靴は兎も角、謁見する身として武器を手放すのは不安だが、この場は礼節に従うより他ないだろう。
「む……、独特の文化は慣れなくていかんな。すまない」
「ウフフ、外からいらっしゃる人は大体そうですのでお気になさらず。私も気を抜くと靴を脱ぐことを忘れちゃうこともあるんです」
「……その鳥脚に靴を履いているようには、見えないが」
「あれれ?」
「姉様……」
と言う訳でフォールは自身の靴を下駄箱という木製の箱に押し込み、剣を彼女に手渡し、再びワフムの案内に従って歩き出した。
宿の中は漆造りで表参道の家々と大差無いものの、歩く度にぎしりと軋む床が古老さを思わせる。それでいて指先が滑るような足触りであるのは手入れが行き届いている証拠だろう。
宿勤めの女中達も若い者が多いが種族隔てなく仕事に尽くしているようだ。料理を運ぶ姿や布団を担ぐ様子などは見ていて微笑ましいものがある。尤も、その者達の視線が嫌にこちらを向くのが気に掛かるところではあるけれど。

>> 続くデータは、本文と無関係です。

Background: an optimization exercise with open tools, aiming at small area, a short achievable clock period and few clock cycles per item. Do not read the settings as production practice.
Where RTL was checked, it was by simulation tests only, not by an equivalence proof against the original.
No functional check of the RTL was part of run 4.
Power figures rest on the tool's default switching activity, not on a simulated workload.

File: config.mk
export PLATFORM = sky130hd
export DESIGN_NAME = cakeField
export DESIGN_NICKNAME = cakeField
export VERILOG_FILES = /design/flow/design.v
export SDC_FILE = /design/flow/constraint.sdc
export NUM_CORES = 4
export LEC_CHECK = 0
export CAP_MARGIN = 20
export CORE_MARGIN = 2
export CORE_UTILIZATION = 40
export SETUP_SLACK_MARGIN = 2.2
export SLEW_MARGIN = 20
File: constraint.sdc
create_clock -name core_clock -period 4.5 [get_ports {update}]
set_input_delay 0.9000 -clock core_clock [delete_from_list [all_inputs] [get_ports {update}]]
set_output_delay 0.9000 -clock core_clock [all_outputs]
set_load 0.01 [all_outputs]
What follows belongs to an exercise in optimizing a design on an open flow for small area, a short achievable clock period and few clock cycles per item; a production flow would make more cautious choices. No activity file was given, so power comes from the tool's default toggle rates.

## run 3
==> module ssmt_cell, before the edit <==
module ssmt_cell #(
  parameter int unsigned ELEM_WIDTH = ssmt_pkg::DEF_ELEM_WIDTH
) (
  input  wire logic                   clk_i,
  input  wire logic                   we_i,      
  input  wire logic [ELEM_WIDTH-1:0]  wdata_i,   
  input  wire logic [ELEM_WIDTH-1:0]  cmp_i,     
  output logic                        match_o    
);
  logic [ELEM_WIDTH-1:0] entry_q;
  assign match_o = (entry_q == cmp_i);
  always_ff @(posedge clk_i) begin
    if (we_i) begin
      entry_q <= wdata_i;
    end
  end
endmodule
==> module small_set_membership_table, before the edit <==
module small_set_membership_table #(
  parameter int unsigned CAPACITY   = ssmt_pkg::DEF_CAPACITY,
  parameter int unsigned ELEM_WIDTH = ssmt_pkg::DEF_ELEM_WIDTH
) (
  input  wire logic                          clk_i,
  input  wire logic                          rst_ni,
  input  wire logic                          start_i,
  output logic                               busy_o,
  input  wire logic [ssmt_pkg::OP_W-1:0]     op_i,
  input  wire logic [ssmt_pkg::VALUE_W-1:0]  value_i,
  output logic                               valid_o,
  output logic                               was_member_o,
  output logic [ssmt_pkg::COUNT_W-1:0]       count_o,
  output logic                               empty_res_o,
  output logic                               full_res_o,
  output logic                               rejected_o
);
  localparam int unsigned CNT_W = $clog2(CAPACITY + 1);
  logic                    s1_vld_q;
  logic [ssmt_pkg::OP_W-1:0] s1_op_q;
  logic [ELEM_WIDTH-1:0]   s1_val_q;
  logic                    s2_vld_q;
  logic [ssmt_pkg::OP_W-1:0] s2_op_q;
  logic [ELEM_WIDTH-1:0]   s2_val_q;
  logic [CAPACITY-1:0]     s2_match_q, s2_match_d;
  logic [CAPACITY-1:0]     valid_q, valid_d;
  logic [CNT_W-1:0]        count_q, count_d;
  logic [CAPACITY-1:0]     free_q, free_d;  
  logic [CAPACITY-1:0]     raw_match;
  logic                    fwd_eq;
  logic                    valid_res_q;
  logic                    was_q, empty_q, full_q, rej_q;
  logic [ssmt_pkg::COUNT_W-1:0] cnt_res_q;
  assign busy_o = 1'b0;
  always_ff @(posedge clk_i or negedge rst_ni) begin
    if (!rst_ni) begin
      s1_vld_q <= 1'b0;
    end else begin
      s1_vld_q <= start_i;
    end
  end
  always_ff @(posedge clk_i) begin
    s1_op_q  <= op_i;
    s1_val_q <= ELEM_WIDTH'(value_i);
  end
  function automatic logic [CAPACITY-1:0] lowest_free(input logic [CAPACITY-1:0] used);
    logic seen;
    seen = 1'b0;
    for (int i = 0; i < CAPACITY; i++) begin
      lowest_free[i] = !used[i] && !seen;
      seen           = seen || !used[i];
    end
  endfunction
  for (genvar i = 0; i < CAPACITY; i++) begin : g_cell
    ssmt_cell #(
      .ELEM_WIDTH(ELEM_WIDTH)
    ) u_cell (
      .clk_i  (clk_i),
      .we_i   (free_q[i]),
      .wdata_i(s2_val_q),
      .cmp_i  (s1_val_q),
      .match_o(raw_match[i])
    );
  end
  assign fwd_eq     = (s1_val_q == s2_val_q);
  assign s2_match_d = (free_q & {CAPACITY{fwd_eq}}) | (~free_q & raw_match);
  always_ff @(posedge clk_i or negedge rst_ni) begin
    if (!rst_ni) begin
      s2_vld_q <= 1'b0;
    end else begin
      s2_vld_q <= s1_vld_q;
    end
  end
  always_ff @(posedge clk_i) begin
    s2_op_q    <= s1_op_q;
    s2_val_q   <= s1_val_q;
    s2_match_q <= s2_match_d;
  end
  logic [CAPACITY-1:0] hit;
  logic                member;
  logic                full_now;
  logic                rej_d;
  logic                ins_ok;
  logic                del_ok;
  logic                clr;
  assign hit      = s2_match_q & valid_q;
  assign member   = |hit;
  assign full_now = count_q == CNT_W'(CAPACITY);
  assign ins_ok   = s2_vld_q && (s2_op_q == ssmt_pkg::OP_INSERT) && !member && !full_now;
  assign rej_d    = s2_vld_q && (s2_op_q == ssmt_pkg::OP_INSERT) && !member && full_now;
  assign del_ok   = s2_vld_q && (s2_op_q == ssmt_pkg::OP_DELETE) && member;
  assign clr      = s2_vld_q && (s2_op_q == ssmt_pkg::OP_CLEAR);
  logic [CNT_W-1:0]    cnt_inc, cnt_dec;
  logic [CAPACITY-1:0] free_ins, free_del;
  logic                empty_d, full_d;
  assign cnt_inc  = count_q + CNT_W'(1);
  assign cnt_dec  = count_q - CNT_W'(1);
  assign free_ins = lowest_free(valid_q | free_q);
  assign free_del = lowest_free(valid_q & ~hit);
  always_comb begin
    valid_d = valid_q;
    count_d = count_q;
    free_d  = free_q;
    empty_d = count_q == '0;
    full_d  = full_now;
    if (clr) begin
      valid_d = '0;
      count_d = '0;
      free_d  = CAPACITY'(1);
      empty_d = 1'b1;
      full_d  = 1'b0;
    end else if (ins_ok) begin
      valid_d = valid_q | free_q;
      count_d = cnt_inc;
      free_d  = free_ins;
      empty_d = 1'b0;
      full_d  = count_q == CNT_W'(CAPACITY - 1);
    end else if (del_ok) begin
      valid_d = valid_q & ~hit;
      count_d = cnt_dec;
      free_d  = free_del;
      empty_d = count_q == CNT_W'(1);
      full_d  = 1'b0;
    end
  end
  always_ff @(posedge clk_i or negedge rst_ni) begin
    if (!rst_ni) begin
      valid_q     <= '0;
      count_q     <= '0;
      free_q      <= CAPACITY'(1);
      valid_res_q <= 1'b0;
    end else begin
      valid_q     <= valid_d;
      count_q     <= count_d;
      free_q      <= free_d;
      valid_res_q <= s2_vld_q;
    end
  end
  always_ff @(posedge clk_i) begin
    was_q     <= member;
    cnt_res_q <= ssmt_pkg::COUNT_W'(count_d);
    empty_q   <= empty_d;
    full_q    <= full_d;
    rej_q     <= rej_d;
  end
  assign valid_o      = valid_res_q;
  assign was_member_o = was_q;
  assign count_o      = cnt_res_q;
  assign empty_res_o  = empty_q;
  assign full_res_o   = full_q;
  assign rejected_o   = rej_q;
endmodule
Settings: LEC_CHECK=0, CAP_MARGIN=20, CORE_MARGIN=2, CORE_UTILIZATION=40, SETUP_SLACK_MARGIN=2.2, SLEW_MARGIN=20; clock period 4.0 ns.
run.sh (not shown) runs the stock make flow with config.mk's settings and CLKGATE_MAP_FILE= SYNTH_SCRIPT=/design/flow/synth_recipe.tcl, a recipe that flattens the netlist after the stock synthesis.
Run 3 | stages: all done | timing, DRC, antenna: all pass
Setup changes, run 3 to run 4
diff --git a/flow/design.v b/flow/design.v
--- a/flow/design.v
+++ b/flow/design.v
@@ -24,13 +24,12 @@
   input  wire logic                   clk_i,
   input  wire logic                   we_i,      
-  input  wire logic [ELEM_WIDTH-1:0]  wdata_i,   
-  input  wire logic [ELEM_WIDTH-1:0]  cmp_i,     
+  input  wire logic [ELEM_WIDTH-1:0]  elem_i,    
   output logic                        match_o    
 );
   logic [ELEM_WIDTH-1:0] entry_q;
-  assign match_o = (entry_q == cmp_i);
+  assign match_o = (entry_q == elem_i);
   always_ff @(posedge clk_i) begin
     if (we_i) begin
-      entry_q <= wdata_i;
+      entry_q <= elem_i;
     end
   end
@@ -56,16 +55,11 @@
 );
   localparam int unsigned CNT_W = $clog2(CAPACITY + 1);
-  logic                    s1_vld_q;
+  logic                      s1_vld_q;
   logic [ssmt_pkg::OP_W-1:0] s1_op_q;
-  logic [ELEM_WIDTH-1:0]   s1_val_q;
-  logic                    s2_vld_q;
-  logic [ssmt_pkg::OP_W-1:0] s2_op_q;
-  logic [ELEM_WIDTH-1:0]   s2_val_q;
-  logic [CAPACITY-1:0]     s2_match_q, s2_match_d;
+  logic [ELEM_WIDTH-1:0]     s1_val_q;
   logic [CAPACITY-1:0]     valid_q, valid_d;
   logic [CNT_W-1:0]        count_q, count_d;
-  logic [CAPACITY-1:0]     free_q, free_d;  
+  logic [CAPACITY-1:0]     free_q, free_d;   
   logic [CAPACITY-1:0]     raw_match;
-  logic                    fwd_eq;
   logic                    valid_res_q;
   logic                    was_q, empty_q, full_q, rej_q;
@@ -97,22 +91,7 @@
       .clk_i  (clk_i),
       .we_i   (free_q[i]),
-      .wdata_i(s2_val_q),
-      .cmp_i  (s1_val_q),
+      .elem_i (s1_val_q),
       .match_o(raw_match[i])
     );
-  end
-  assign fwd_eq     = (s1_val_q == s2_val_q);
-  assign s2_match_d = (free_q & {CAPACITY{fwd_eq}}) | (~free_q & raw_match);
-  always_ff @(posedge clk_i or negedge rst_ni) begin
-    if (!rst_ni) begin
-      s2_vld_q <= 1'b0;
-    end else begin
-      s2_vld_q <= s1_vld_q;
-    end
-  end
-  always_ff @(posedge clk_i) begin
-    s2_op_q    <= s1_op_q;
-    s2_val_q   <= s1_val_q;
-    s2_match_q <= s2_match_d;
   end
   logic [CAPACITY-1:0] hit;
@@ -123,11 +102,11 @@
   logic                del_ok;
   logic                clr;
-  assign hit      = s2_match_q & valid_q;
+  assign hit      = raw_match & valid_q;
   assign member   = |hit;
   assign full_now = count_q == CNT_W'(CAPACITY);
-  assign ins_ok   = s2_vld_q && (s2_op_q == ssmt_pkg::OP_INSERT) && !member && !full_now;
-  assign rej_d    = s2_vld_q && (s2_op_q == ssmt_pkg::OP_INSERT) && !member && full_now;
-  assign del_ok   = s2_vld_q && (s2_op_q == ssmt_pkg::OP_DELETE) && member;
-  assign clr      = s2_vld_q && (s2_op_q == ssmt_pkg::OP_CLEAR);
+  assign ins_ok   = s1_vld_q && (s1_op_q == ssmt_pkg::OP_INSERT) && !member && !full_now;
+  assign rej_d    = s1_vld_q && (s1_op_q == ssmt_pkg::OP_INSERT) && !member && full_now;
+  assign del_ok   = s1_vld_q && (s1_op_q == ssmt_pkg::OP_DELETE) && member;
+  assign clr      = s1_vld_q && (s1_op_q == ssmt_pkg::OP_CLEAR);
   logic [CNT_W-1:0]    cnt_inc, cnt_dec;
   logic [CAPACITY-1:0] free_ins, free_del;
@@ -173,5 +152,5 @@
       count_q     <= count_d;
       free_q      <= free_d;
-      valid_res_q <= s2_vld_q;
+      valid_res_q <= s1_vld_q;
     end
   end
==> comparison <==
- Classification of the worst-slack hold path = reg -> reg: run 3; classification of the worst-slack hold path = in -> async: run 4
- Diff run 3 -> run 4 | number of standard cells after synthesis | decrease of about 5%
- Between run 3 and run 4, the effective utilization at floorplan does not differ in any meaningful way.
- Run 4 ends up with higher non-clock buffer count than run 3 does.
- Combinational group share of total power was higher in run 3 than in run 4.
- Run 4 gives more area growth from synthesis to layout than run 3 did.
No run of this note included a check of the RTL's function; only the layout flow was run.

==> what the ideal ports hide <==
The results above use ideal ports. As a check the final layouts listed here were re-extracted and re-timed, cells and wires unchanged. Step 1: set_driving_cell puts a clkbuf_16 on clk_i and a buf_2 on each other input, an assumption about the parent block. Step 2 also shifts input and output timing later by t, the mid clock arrival at the registers, as if the neighbouring blocks saw the same clock. Three values: no drivers, after step 1, after step 2; two values: the first two.
run	t (ns)	setup WS [ns]	hold WS [ns]	worst slew at a driven data input, ns
run 3	0.568	1.858 / 1.858 / 1.858	0.326 / 0.326 / 0.326	0.04
run 4	0.569	1.066 / 1.066 / 1.066	0.437 / 0.407 / 0.536	0.04
After both steps every run listed still meets setup and hold.
Background: an optimization exercise with open tools, aiming at small area, a short achievable clock period and few clock cycles. Do not read the settings as production practice. Power is estimated from default activity; no workload was simulated.

Setup of JK:
==> flow/design.v (excerpt) <==
module octree_searcher
(
  input  logic           clk,
  input  logic           rst_n,
  input  logic           start_i,
  input  octree_pkg::lod_mask_t      lod_mask_i,
  output logic           busy_o,
  output logic           done_o,
  output logic           sram_cen_o,
  output octree_pkg::addr_t          sram_addr_o,
  input  octree_pkg::word_t          sram_q_i,
  output octree_pkg::word_t          feature_o,
  output logic           feature_valid_o,
  input  logic           feature_ready_i
);
Settings: LEC_CHECK=0, ABC_AREA=1, CAP_MARGIN=20, CORE_MARGIN=2, CORE_UTILIZATION=40, SETUP_SLACK_MARGIN=3.25, SLEW_MARGIN=20; clock period 6.0 ns.
standard.sh (not shown) runs the stock make flow with config.mk's settings and CLKGATE_MAP_FILE= SYNTH_SCRIPT=/design/flow/synth_recipe.tcl, a recipe that flattens the netlist after the stock synthesis.
==> flow/flow/run.sh <==
#!/bin/bash
# Standard ORFS layout, with small buffers on the ports instead of the default choice.
set -euo pipefail
export BUFFER_PORTS_ARGS="-buffer_cell sky130_fd_sc_hd__buf_2"
bash standard.sh > standard_make.log 2>&1
The final layout from JK, which completed every stage, passed the timing, design-rule and antenna checks at the end of the flow.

「こちらこちら、こちらでございますフォール様! こちらにダキ様がいらっしゃいます!!」
「あぁ、二階か。……何だ、二階は妙に静かだな」
「先程申し上げました通りダキ様は二日酔いでして! 大きな音は頭に響くという理由で二階を貸し切りにしたのでございます!! ちなみに外の踊り子達は五月蠅いのは嫌だけれど豪華でないのはもっと嫌というダキ様のご注文により控えめな舞踊となっておりますデス!! ……デス!!」
「贅沢な女だ。……しかし二日酔いか、確かに連日の騒ぎで酒や飯を喰らえばそうもなるだろうな」
「……くぅうん」
「よーしゃよしゃよしゃ」
「わふっ、わふっ♡」
「フォール様、それは一々やらないといけないんですか」
「もふれと言うのだから仕方あるまい」
マリーは『もふりたいの間違いでは』という言葉をぐっと飲み込んだ。
「しかし、遂にダキ様との面会ですね。まさかこんなに速く面会までこぎ着けるとは思いませんでした。流石はルヴィリア様が認めた御方なだけはあります」
「あぁ、それなのだがな。面会はまだだ。後で良い。その前にやる事がある」
「……やる事、ですか?」
「うむ、やる事だ」
フォールはそう言うなりワフムの案内を外れ、勝手に歩き出した。
慌ててクルル、ワフム、ニアンの三人が止めに入るも彼から一言二言何かを伺うと止めるに止められない様子となり、慌てて彼の後を着いていくことになる。
いったい何を企んだのやら思いついたのやら、既に嫌な予感しかしなくなったマリーは今一度深くため息を零して気を取り直し、それでもやっぱり嫌な予感しかしないのでもしルヴィリアが危機に陥ったら迷わず見捨てよう心に決めつつ、彼等の後を追うのであった。